Mason Senior Named Marshall Scholarship Finalist
Posted: November 18, 2013 at 5:00 am, Last Updated: November 19, 2013 at 7:03 am
George Mason University Honors College senior Stephanie Skees has been named a 2014 Marshall Scholarship Finalist. A social work major with a minor in conflict analysis and resolution, Skees interviewed at the British Embassy on Nov. 16 for one of the nation’s most prestigious undergraduate scholarships.
The Marshall Scholarship was established by the British Parliament in 1953 and named after U.S. Secretary of State George C. Marshall to foster the U.S.-UK relationship after World War II.
Approximately 950 students are endorsed for the scholarship by their universities each year, and 160 of those are selected as finalists. A total of 40 students receive the scholarship to pursue graduate study at a UK institution each year.
“I am honored to represent Mason in the Marshall Scholarship competition because I believe our university promotes a unique culture of scholarship, leadership and global citizenship, Skees says. “I am extremely excited and proud to be given the opportunity to represent the university in this national competition.”
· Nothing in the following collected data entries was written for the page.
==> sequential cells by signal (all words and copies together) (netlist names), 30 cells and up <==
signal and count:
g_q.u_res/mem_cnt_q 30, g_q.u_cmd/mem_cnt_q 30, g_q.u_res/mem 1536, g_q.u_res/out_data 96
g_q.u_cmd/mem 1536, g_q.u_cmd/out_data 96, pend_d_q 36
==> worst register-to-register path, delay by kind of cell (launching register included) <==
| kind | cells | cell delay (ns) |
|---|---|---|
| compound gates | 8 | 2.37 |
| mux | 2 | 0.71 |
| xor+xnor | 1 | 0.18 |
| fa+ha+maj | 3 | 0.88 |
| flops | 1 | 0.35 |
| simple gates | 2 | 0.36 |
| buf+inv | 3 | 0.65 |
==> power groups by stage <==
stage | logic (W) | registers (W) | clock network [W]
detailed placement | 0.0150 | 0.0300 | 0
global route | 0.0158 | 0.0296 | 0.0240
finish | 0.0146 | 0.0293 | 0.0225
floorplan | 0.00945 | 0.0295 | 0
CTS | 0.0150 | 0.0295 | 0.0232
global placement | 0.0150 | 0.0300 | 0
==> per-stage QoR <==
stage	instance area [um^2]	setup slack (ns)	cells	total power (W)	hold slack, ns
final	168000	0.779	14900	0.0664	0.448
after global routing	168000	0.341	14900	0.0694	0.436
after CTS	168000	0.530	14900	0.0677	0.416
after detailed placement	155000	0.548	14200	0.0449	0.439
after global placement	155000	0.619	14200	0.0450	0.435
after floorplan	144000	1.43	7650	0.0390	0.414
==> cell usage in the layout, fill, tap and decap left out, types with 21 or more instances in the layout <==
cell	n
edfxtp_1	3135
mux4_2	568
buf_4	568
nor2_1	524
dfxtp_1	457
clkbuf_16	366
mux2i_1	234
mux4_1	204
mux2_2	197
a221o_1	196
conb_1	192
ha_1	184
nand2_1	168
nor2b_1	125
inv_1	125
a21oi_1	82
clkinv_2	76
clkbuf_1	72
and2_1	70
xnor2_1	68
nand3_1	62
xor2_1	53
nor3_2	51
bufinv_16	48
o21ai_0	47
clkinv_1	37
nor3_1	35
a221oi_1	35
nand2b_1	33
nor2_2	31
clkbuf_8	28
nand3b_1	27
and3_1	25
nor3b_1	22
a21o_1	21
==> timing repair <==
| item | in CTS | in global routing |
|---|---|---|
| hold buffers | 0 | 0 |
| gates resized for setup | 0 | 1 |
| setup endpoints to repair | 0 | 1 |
Skees has distinguished herself as both a scholar and a campus leader during her undergraduate career at Mason. While maintaining a near-perfect GPA, Skees has participated in collegiate rowing, led the university’s Habitat for Humanity organization, conducted research overseas in Taiwan and currently serves as a head resident advisor in the residence halls. She also mentors student researchers at George Mason.
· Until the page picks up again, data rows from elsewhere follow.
$ cat config.mk
export PLATFORM = sky130hd
export DESIGN_NAME = tcth_core
export DESIGN_NICKNAME = d
export VERILOG_FILES = /design/src/core/tcth_pkg.sv /design/src/core/tcth_nvstore.sv /design/src/core/tcth_core.sv
export SDC_FILE = /design/constraint.sdc
export NUM_CORES = 1
export LEC_CHECK = 0
export ABC_AREA = 1
export ABC_CLOCK_PERIOD_IN_PS = 2600
export BUFFER_PORTS_ARGS = -buffer_cell sky130_fd_sc_hd__buf_4
export CAP_MARGIN = 10
export CORE_MARGIN = 10
export CORE_UTILIZATION = 61
export DETAILED_ROUTE_END_ITERATION = 10
export PLACE_DENSITY = 0.91
export SETUP_SLACK_MARGIN = 0.05
export SYNTH_ARGS = -nofsm -noshare
export SYNTH_HDL_FRONTEND = slang
export SYNTH_SLANG_ARGS = --single-unit
$ cat constraint.sdc
create_clock -name clk_i -period 2.6 [get_ports clk_i]
set_clock_uncertainty 0.2 [all_clocks]
set_input_delay 0.13 -clock clk_i [delete_from_list [all_inputs] [get_ports clk_i]]
set_output_delay 0.13 -clock clk_i [all_outputs]
set_load 0.01 [all_outputs]
$ cat src/core/tcth_pkg.sv
// Purpose: Shared constants and types of the thermometer/thermostat core
// Assumes: 125 MHz core clock
// Notes:   Command codes are local to this core
package tcth_pkg;

    // ****************************************************************
    // Timing
    // ****************************************************************
    localparam int CLK_MHZ          = 125;
    localparam int CONV9_TIME_US    = 93750;  // 9-bit conversion, 93.75 ms
    localparam int CONV9_CYCLES     = CONV9_TIME_US * CLK_MHZ;
    localparam int NV_WRITE_TIME_US = 10000;  // Nonvolatile write, 10 ms
    localparam int NV_WRITE_CYCLES  = NV_WRITE_TIME_US * CLK_MHZ;

    // ****************************************************************
    // Reset and factory values
    // ****************************************************************
    localparam logic [15:0] TEMP_RESET   = 16'hc400;
    localparam logic [15:0] UPPER_FACTORY = 16'h0f00;
    localparam logic [15:0] LOWER_FACTORY = 16'h0a00;
    localparam logic [1:0]  NVBITS_FACTORY = 2'h0;
    localparam logic [1:0]  RES_RESET    = 2'h3;

    // ****************************************************************
    // Configuration byte layout
    // ****************************************************************
    localparam int CFG_DONE_BIT   = 7;
    localparam int CFG_HIGH_BIT   = 6;
    localparam int CFG_LOW_BIT    = 5;
    localparam int CFG_NVBUSY_BIT = 4;
    localparam int CFG_RES_HI_BIT = 3;
    localparam int CFG_RES_LO_BIT = 2;
    localparam int CFG_LEVEL_BIT  = 1;
    localparam int CFG_SINGLE_BIT = 0;

    // ****************************************************************
    // Types
    // ****************************************************************
    typedef enum logic [2:0] {
        TCTH_CMD_NONE   = 3'h0,
        TCTH_CMD_BEGIN  = 3'h1,
        TCTH_CMD_HALT   = 3'h2,
        TCTH_CMD_TEMP   = 3'h3,
        TCTH_CMD_UPPER  = 3'h4,
        TCTH_CMD_LOWER  = 3'h5,
        TCTH_CMD_CONFIG = 3'h6,
        TCTH_CMD_SOFTPOR = 3'h7
    } tcth_cmd_e;

    typedef struct packed {
        logic        write;
        tcth_cmd_e   op;
        logic [15:0] wdata;
    } tcth_cmd_s;

    typedef enum logic [1:0] {
        TCTH_IDLE = 2'h0,
        TCTH_CONV = 2'h1
    } tcth_state_e;

endpackage : tcth_pkg

$ cat src/core/tcth_nvstore.sv
// Purpose: Nonvolatile trip points and level/mode bits with write timer
// Assumes: Reset stands for delivery from the factory
// Notes:   Writes arriving while a write is in flight are dropped
`timescale 1ns/100ps
`default_nettype none
module tcth_nvstore
    import tcth_pkg::*;
#(
    parameter int WRITE_CYCLES = NV_WRITE_CYCLES
) (
    // Clock and reset
    input  wire logic        clk_i,
    input  wire logic        arst_n_i,
    // Write port
    input  wire logic        wr_upper_i,
    input  wire logic        wr_lower_i,
    input  wire logic        wr_bits_i,
    input  wire logic [15:0] wdata_i,
    // Stored contents
    output logic      [15:0] upper_o,
    output logic      [15:0] lower_o,
    output logic      [1:0]  bits_o,
    output logic             busy_o
);

    logic [31:0] wait_q;
    wire         take_w = !busy_o && (wr_upper_i || wr_lower_i || wr_bits_i);

    // Contents; a write only lands when no other is in flight
    always_ff @(posedge clk_i or negedge arst_n_i) begin
        if (!arst_n_i) begin
            upper_o <= UPPER_FACTORY;
            lower_o <= LOWER_FACTORY;
            bits_o  <= NVBITS_FACTORY;
        end else if (take_w) begin
            if (wr_upper_i) upper_o <= wdata_i;
            if (wr_lower_i) lower_o <= wdata_i;
            if (wr_bits_i)  bits_o  <= wdata_i[1:0];
        end
    end

    // Busy window models the cell programming time
    always_ff @(posedge clk_i or negedge arst_n_i) begin
        if (!arst_n_i) begin
            wait_q <= 32'h0;
            busy_o <= 1'b0;
        end else if (take_w) begin
            wait_q <= 32'(WRITE_CYCLES - 1);
            busy_o <= 1'b1;
        end else if (busy_o) begin
            if (wait_q == 32'h0) busy_o <= 1'b0;
            else                 wait_q <= wait_q - 32'h1;
        end
    end

endmodule : tcth_nvstore
`default_nettype wire

$ cat src/core/tcth_core.sv
// Purpose: Conversion sequencing and thermostat of a temperature sensor
// Assumes: A front end presents decoded commands on pins, taken at SCL rise
// Notes:   Sense data comes from the analog side and is sampled at the end
`timescale 1ns/100ps
`default_nettype none
module tcth_core
    import tcth_pkg::*;
#(
    parameter bit AUTOSTART       = 1'b0,
    parameter int CONV9_COUNT     = CONV9_CYCLES,
    parameter int NV_WRITE_COUNT  = NV_WRITE_CYCLES
) (
    // Clock and reset
    input  wire logic        clk_i,
    input  wire logic        arst_n_i,
    // Link pins from the 2-wire front end
    input  wire logic        scl_i,
    input  wire logic        cmd_valid_i,
    input  wire tcth_cmd_s   cmd_i,
    output logic      [15:0] rdata_o,
    output logic             rvalid_o,
    // Analog side
    input  wire logic [15:0] sense_temp_i,
    // Thermostat pin
    output logic             alarm_pin_o
);

    // ****************************************************************
    // Helpers
    // ****************************************************************

    // Keep the top 9..12 bits per resolution code
    function automatic logic [15:0] res_mask(input logic [15:0] v,
                                             input logic [1:0]  res);
        logic [15:0] m;
        m = 16'hfff0 << (2'h3 - res);
        return v & m;
    endfunction : res_mask

    // ****************************************************************
    // Pin synchronisers
    // ****************************************************************
    logic            scl_m_q, scl_s_q, scl_d_q;
    logic            vld_m_q, vld_s_q;
    tcth_cmd_s       cmd_m_q, cmd_s_q;
    logic [15:0]     sen_m_q, sen_s_q;

    // Two stages on every pin and a third on SCL; the second stage is read, the third only for the SCL edge
    always_ff @(posedge clk_i or negedge arst_n_i) begin
        if (!arst_n_i) begin
            scl_m_q <= 1'b1;
            scl_s_q <= 1'b1;
            scl_d_q <= 1'b1;
            vld_m_q <= 1'b0;
            vld_s_q <= 1'b0;
            cmd_m_q <= '0;
            cmd_s_q <= '0;
            sen_m_q <= 16'h0;
            sen_s_q <= 16'h0;
        end else begin
            scl_m_q <= scl_i;
            scl_s_q <= scl_m_q;
            scl_d_q <= scl_s_q;
            vld_m_q <= cmd_valid_i;
            vld_s_q <= vld_m_q;
            cmd_m_q <= cmd_i;
            cmd_s_q <= cmd_m_q;
            sen_m_q <= sense_temp_i;
            sen_s_q <= sen_m_q;
        end
    end

    // ****************************************************************
    // Command decode
    // ****************************************************************
    logic [1:0]  res_q;
    logic        high_q, low_q, done_q, active_q, pend_q;
    logic [15:0] temp_q;
    logic [31:0] cnt_q;
    tcth_state_e state_q;
    logic [15:0] upper_w, lower_w;
    logic [1:0]  nvbits_w;
    logic        nvbusy_w;

    // A command is taken on the synchronised rising edge of the link clock
    wire take_w     = scl_s_q && !scl_d_q && vld_s_q;
    wire op_begin_w = take_w && cmd_s_q.op == TCTH_CMD_BEGIN;
    wire op_halt_w  = take_w && cmd_s_q.op == TCTH_CMD_HALT;
    wire op_por_w   = take_w && cmd_s_q.op == TCTH_CMD_SOFTPOR;
    wire wr_w       = take_w && cmd_s_q.write;
    wire wr_up_w    = wr_w && cmd_s_q.op == TCTH_CMD_UPPER;
    wire wr_lo_w    = wr_w && cmd_s_q.op == TCTH_CMD_LOWER;
    wire wr_cfg_w   = wr_w && cmd_s_q.op == TCTH_CMD_CONFIG;
    wire wr_bits_w  = wr_cfg_w && cmd_s_q.wdata[1:0] != nvbits_w;
    wire single_w   = nvbits_w[CFG_SINGLE_BIT];
    wire level_w    = nvbits_w[CFG_LEVEL_BIT];

    // Trip points as seen through the resolution mask
    wire [15:0] up_m_w = res_mask(upper_w, res_q);
    wire [15:0] lo_m_w = res_mask(lower_w, res_q);

    // Configuration byte with live status bits
    wire [7:0] cfg_w = {done_q, high_q, low_q, nvbusy_w,
                        res_q, level_w, single_w};

    // ****************************************************************
    // Conversion sequencer
    // ****************************************************************

    // 9-bit time shifted up by the resolution code
    wire [31:0] conv_len_w = 32'(CONV9_COUNT) << res_q;
    wire        conv_end_w = state_q == TCTH_CONV &&
                             cnt_q == conv_len_w - 32'h1;
    wire [15:0] result_w   = res_mask(sen_s_q, res_q);
    wire        ge_up_w    = $signed(result_w) >= $signed(up_m_w);
    wire        gt_up_w    = $signed(result_w) >  $signed(up_m_w);
    wire        lt_lo_w    = $signed(result_w) <  $signed(lo_m_w);

    // Run state; autostart pends a begin from reset
    always_ff @(posedge clk_i or negedge arst_n_i) begin
        if (!arst_n_i) begin
            state_q <= TCTH_IDLE;
            pend_q  <= AUTOSTART;
            cnt_q   <= 32'h0;
            done_q  <= 1'b1;
        end else begin
            case (state_q)
                TCTH_IDLE: begin
                    cnt_q <= 32'h0;
                    if (op_begin_w || pend_q) begin
                        state_q <= TCTH_CONV;
                        pend_q  <= 1'b0;
                        done_q  <= 1'b0;
                    end
                end
                TCTH_CONV: begin
                    if (op_halt_w || op_por_w) begin
                        state_q <= TCTH_IDLE;
                        done_q  <= 1'b1;
                    end else if (conv_end_w) begin
                        cnt_q <= 32'h0;
                        if (single_w) begin
                            state_q <= TCTH_IDLE;
                            done_q  <= 1'b1;
                        end
                    end else begin
                        cnt_q <= cnt_q + 32'h1;
                    end
                end
                default: begin
                    state_q <= TCTH_IDLE;
                    done_q  <= 1'b1;
                end
            endcase
        end
    end

    // ****************************************************************
    // Result, alarm and flags
    // ****************************************************************

    // Everything judged from the result in the cycle it is stored
    always_ff @(posedge clk_i or negedge arst_n_i) begin
        if (!arst_n_i) begin
            temp_q   <= TEMP_RESET;
            active_q <= 1'b0;
        end else if (conv_end_w && !op_halt_w && !op_por_w) begin
            temp_q <= result_w;
            if (ge_up_w)      active_q <= 1'b1;
            else if (lt_lo_w) active_q <= 1'b0;
        end
    end

    wire stored_w = conv_end_w && !op_halt_w && !op_por_w;

    // Flags: a new excursion wins over a clearing write
    always_ff @(posedge clk_i or negedge arst_n_i) begin
        if (!arst_n_i) begin
            high_q <= 1'b0;
            low_q  <= 1'b0;
            res_q  <= RES_RESET;
        end else if (op_por_w) begin
            high_q <= 1'b0;
            low_q  <= 1'b0;
            res_q  <= RES_RESET;
        end else begin
            if (stored_w && gt_up_w) high_q <= 1'b1;
            else if (wr_cfg_w && !cmd_s_q.wdata[CFG_HIGH_BIT]) high_q <= 1'b0;
            if (stored_w && lt_lo_w) low_q <= 1'b1;
            else if (wr_cfg_w && !cmd_s_q.wdata[CFG_LOW_BIT]) low_q <= 1'b0;
            if (wr_cfg_w)
                res_q <= cmd_s_q.wdata[CFG_RES_HI_BIT:CFG_RES_LO_BIT];
        end
    end

    // Asserted level chosen by the stored level bit
    assign alarm_pin_o = level_w ? active_q : !active_q;

    // ****************************************************************
    // Read answers
    // ****************************************************************

    // Read data is registered; one-cycle valid per taken read
    always_ff @(posedge clk_i or negedge arst_n_i) begin
        if (!arst_n_i) begin
            rdata_o  <= 16'h0;
            rvalid_o <= 1'b0;
        end else begin
            rvalid_o <= take_w && !cmd_s_q.write &&
                        (cmd_s_q.op == TCTH_CMD_TEMP  ||
                         cmd_s_q.op == TCTH_CMD_UPPER ||
                         cmd_s_q.op == TCTH_CMD_LOWER ||
                         cmd_s_q.op == TCTH_CMD_CONFIG);
            if (take_w && !cmd_s_q.write) begin
                case (cmd_s_q.op)
                    TCTH_CMD_TEMP:   rdata_o <= temp_q;
                    TCTH_CMD_UPPER:  rdata_o <= up_m_w;
                    TCTH_CMD_LOWER:  rdata_o <= lo_m_w;
                    TCTH_CMD_CONFIG: rdata_o <= {8'h00, cfg_w};
                    default:         rdata_o <= rdata_o;
                endcase
            end
        end
    end

    // ****************************************************************
    // Nonvolatile store
    // ****************************************************************
    tcth_nvstore #(
        .WRITE_CYCLES (NV_WRITE_COUNT)
    ) u_nv (
        .clk_i      (clk_i),
        .arst_n_i   (arst_n_i),
        .wr_upper_i (wr_up_w),
        .wr_lower_i (wr_lo_w),
        .wr_bits_i  (wr_bits_w),
        .wdata_i    (cmd_s_q.wdata),
        .upper_o    (upper_w),
        .lower_o    (lower_w),
        .bits_o     (nvbits_w),
        .busy_o     (nvbusy_w)
    );

endmodule : tcth_core
`default_nettype wire

==> out/results.tsv, run 1 <==
stage	metric	value	unit
outcome	status	finished, violations left	
outcome	violations	negative setup slack	
critical_path	crit_fanout	5	
floorplan	die_area	21000	um2
synth	yosysWarnings	0	
drt	via_per_inst	5.82	
cts	numCtsBuffers	17	
critical_path	critical_path_arrival	2.77	ns
power	cellPowerDensity	781	nW/um2
cts	cts_tree	yes	
global_routing	grt_start_max_net_pins	79	
drt	drc	0	
sta	whs	0.0569	ns
critical_path	start_kind	flip-flop	
power	ir_worst_vdd	0.000678	V
critical_path	crit_chain	clkinvlp_4 -> ha_4 -> inv_4 -> nand2_2 -> inv_1 -> ha_1 -> nand2_1 -> inv_2 -> o21ai_0 -> nand3_1 -> nand2_1 -> nand3_1 -> nand2_1 -> nand2_2 -> nand3_2 -> a21oi_2	
critical_path	cp.buffers_inverters	4	
flow_run	drv_cap	0	
critical_path	slowest_delay	0.56	ns
synth	syn_area	9540	um2
floorplan	row_count	45	
critical_path	critPathTopFamily	simple AND/OR/NAND/NOR gates	
global_routing	grt.total_usage	23.4	%
critical_path	required	2.72	ns
sta	tightestPinTransition	0.627	ns
sta	setup_viol	10	
place	portBuffers	53	
floorplan	die_y	145	um
synth	syn_nets	1165	
global_routing	grt_overflow	0	
floorplan	die_w	145	um
hold_path	hp-class	input pin to asynchronous set/reset pin	
floorplan	pin_count	58	
sta	drv_slew	0	
global_routing	antenna_found_initial	0	
drt	ant_nets	0	
finish	layout_commonest_cell	nand2_1	
sta	fmax	0.377	GHz
cts	cts-root-buf	clkbuf_16	
sta	worst_slack	-0.0499	ns
sta	finalCritPeriodShare	102	%
synth	yosysSeqAreaShare	51.6	%
synth	synth.top_cell.area_share	47.5	%
synth	synth_cell_types	45	
cts	cts_buffer_depth	2	
global_routing	grt_pass1_vias	7990	
place	pre_cts_slack	0.0779	ns
critical_path	criticalPathCategory	flip-flop to flip-flop	
sta	setup_tns	-0.248	ns
power	p_leak	5.23	nW
drt	vias	8309	
cts	cts.sinks	196	
finish	layout.cells.most_common_list	nand2_1, dfrtp_1, inv_1	
cts	htreeDepth	4	
drt	dr.pass1.iters	8	
synth	synth-async-reset-ratio	100	%
critical_path	critPathSlowestCell	dfstp_2	
synth	synth_edf_count	0	
synth	yosys-top-cells-area	dfrtp_1, nand2_1, inv_1, ha_1, dfstp_2	
drt	wl_per_cell	18.0	um
sta	slew_headroom	58.2	%
synth	netlist_instances	1091	
drt	drt_iter0_markers	961	
synth	syn_area_per_cell	8.75	um2
place	hpwl	17.1	mm
sta	hold_violations	0	
finish	fin_nets	1278	
global_routing	grt_first_pass_wirelength	40.7	mm
synth	synth-main-ff-cell	dfrtp_1	
finish	drive_gt1_share	17.3	%
critical_path	crit_path_frequent_cell	nand2_1	
cts	clk_latency	0.45	ns
finish	antenna_cells	0	
finish	fin_util	75.1	%
power	power	8.95	mW
synth	synth_top_area_cell	dfrtp_1	
critical_path	endpoint_kind	flip-flop	
drt	drt_wl_total	25.7	mm
place	gp_congestion	0.941	
sta	fin_crit	2.65	ns
floorplan	coreArea	15300	um2
finish	syn_to_final_growth	20.0	%
sta	rsz0062_at_grt	yes	
cts	clk_pin_slew	0.08	ns
floorplan	start_util	62.5	%
synth	synth_seq_cells	196	
## layer usage
layer / routed length [um] / GRT usage [%]
met1: 10400 / 31.3
met2: 12200 / 36.9
met3: 2410 / 5.28
met4: 652 / 8.14
met5: 0 / 0
## power breakdown
| part | internal, mW | switching [mW] |
|---|---|---|
| combinational | 0.964 | 1.63 |
| sequential | 3.42 | 0.360 |
| clock | 1.30 | 1.28 |
## cell usage after synthesis (22+ instances only)
| master | count |
|---|---|
| o22ai_1 | 31 |
| nand2_1 | 260 |
| nor2_1 | 96 |
| a21oi_1 | 45 |
| nand4_1 | 22 |
| nand3_1 | 48 |
| ha_1 | 34 |
| nor3_1 | 23 |
| dfrtp_1 | 181 |
| o21ai_0 | 58 |
| xor2_1 | 38 |
| inv_1 | 128 |
## cells by family after synthesis
family                   count (synthesis)  share of synthesized area [%]
AO/OA/AOI/OAI                          181                           11.5
XOR/XNOR                                44                           4.04
adder cells (fa/ha/maj)                 34                           4.46
buffers and inverters                  163                           7.03
flip-flops                             196                           51.6
AND/OR/NAND/NOR                        473                           21.4
## sequential cells by signal, summed over array words and instances (netlist names), 2 cells and up
| name | cells |
|---|---|
| res_q | 2 |
| u_nv.lower_o | 12 |
| cmd_s_q | 20 |
| sen_m_q | 12 |
| u_nv.bits_o | 2 |
| sen_s_q | 12 |
| u_nv.wait_q | 32 |
| rdata_o | 16 |
| u_nv.upper_o | 12 |
| temp_q | 12 |
| cnt_q | 32 |
| cmd_m_q | 20 |
## final cells by class
| type | instances | area, um2 |
|---|---|---|
| repair buffers | 119 | 1040 |
| multi-input cells | 733 | 4110 |
| well taps | 211 | 264 |
| inverters | 137 | 536 |
| fillers | 937 | 3800 |
| flip-flops and latches | 196 | 4920 |
| clock buffers | 18 | 439 |
| clock inverters | 14 | 138 |
## through the flow
step           instances  area, um2
2_1_floorplan       1091       9540
3_3_place_gp        1356      10300
3_5_place_dp        1356      10300
4_1_cts             1423      11200
5_1_grt             1428      11500
6_report            1428      11500
## path summary, 6_finish.rpt
path                            start  depth (start not counted)  slack [ns]     endpoint
setup / recovery             res_q[1]                         16       -0.05       high_q
hold / removal               arst_n_i                          2        0.06      vld_m_q
setup reg to reg             res_q[1]                         16       -0.05       high_q
hold reg to reg            sen_m_q[8]                          0        0.15   sen_s_q[8]
max in group asynchronous    arst_n_i                          3        1.41  rdata_o[15]
min in group clk_i           cmd_i[6]                          2        0.12   cmd_m_q[6]
## timing repair
| action | in CTS | in global routing |
|---|---|---|
| resized for setup | 3 | 45 |
| hold buffers | 35 | 0 |
| setup buffers | 0 | 4 |
| gates cloned | 0 | 1 |
| pin swaps | 0 | 14 |
| endpoints found under the setup margin | 2 | 66 |
| hold endpoints to repair | 154 | 0 |
Power figures use the tool's default switching activity.
==> run 2, diff against run 1 <==
==> constraint.sdc (replaced) <==
create_clock -name clk_i -period 2.6 [get_ports clk_i]
set_clock_uncertainty 0.2 [all_clocks]
set_input_delay 0.26 -clock clk_i [delete_from_list [all_inputs] [get_ports clk_i]]
set_output_delay 0.26 -clock clk_i [all_outputs]
set_load 0.01 [all_outputs]
==> run 2 against run 1 <==
The run now ends clean. Largest power group unchanged. Sequential share of layout area fell by 0.18 points. Largest cell class unchanged. Final cell count up 0.14%. Global-route usage rose by 0.54 points. Core utilization rose by 0.31 points.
Originally from Elizabethtown, Penn., Skees has focused her social work studies on improving aging policies in the United States by analyzing cultural approaches to aging in other countries. She has completed internships at the Green Acres Seniors Center and Vitas Hospice in Northern Virginia. In 2012 and 2013, Stephanie received funding from the Center for Asia-Pacific Economic Cooperation and OSCAR to conduct research on filial piety and aging policies in Taiwan.
Skees is proposing to study aging policy at King’s College in London before pursuing a degree in social research at the University of Sussex, where she plans to examine comparative aging policies between the Taiwan and the United Kingdom. Her career goal is to become a high-level policymaker in an international organization that supports aging populations, such as the International Association of Gerontology and Geriatrics.
Zofia Burr, dean of the Honors College, described Stephanie as “exactly the sort of student that the Honors College and George Mason University strive to graduate: academically successful, curious about the world around her, committed to making meaningful change through her research and through her engagement with her community, generous and genuine of spirit.”
The Office of Fellowships in the Honors College identifies talented, high-achieving students and assists them in applying for prestigious fellowships. Through outreach and student development, the office works with students throughout their academic careers to help them achieve their goals.
LaNitra Berger, director of fellowships in the Honors College, says, “I am so pleased that Stephanie was selected for a Marshall interview. She has demonstrated her commitment to lead on important domestic and international issues, such as aging policies and affordable housing. Stephanie worked diligently on her application, writing dozens of drafts by the deadline. I think that she will be a fantastic ambassador for both Mason and the United States.”
The students chosen for the scholarships will be announced later this month.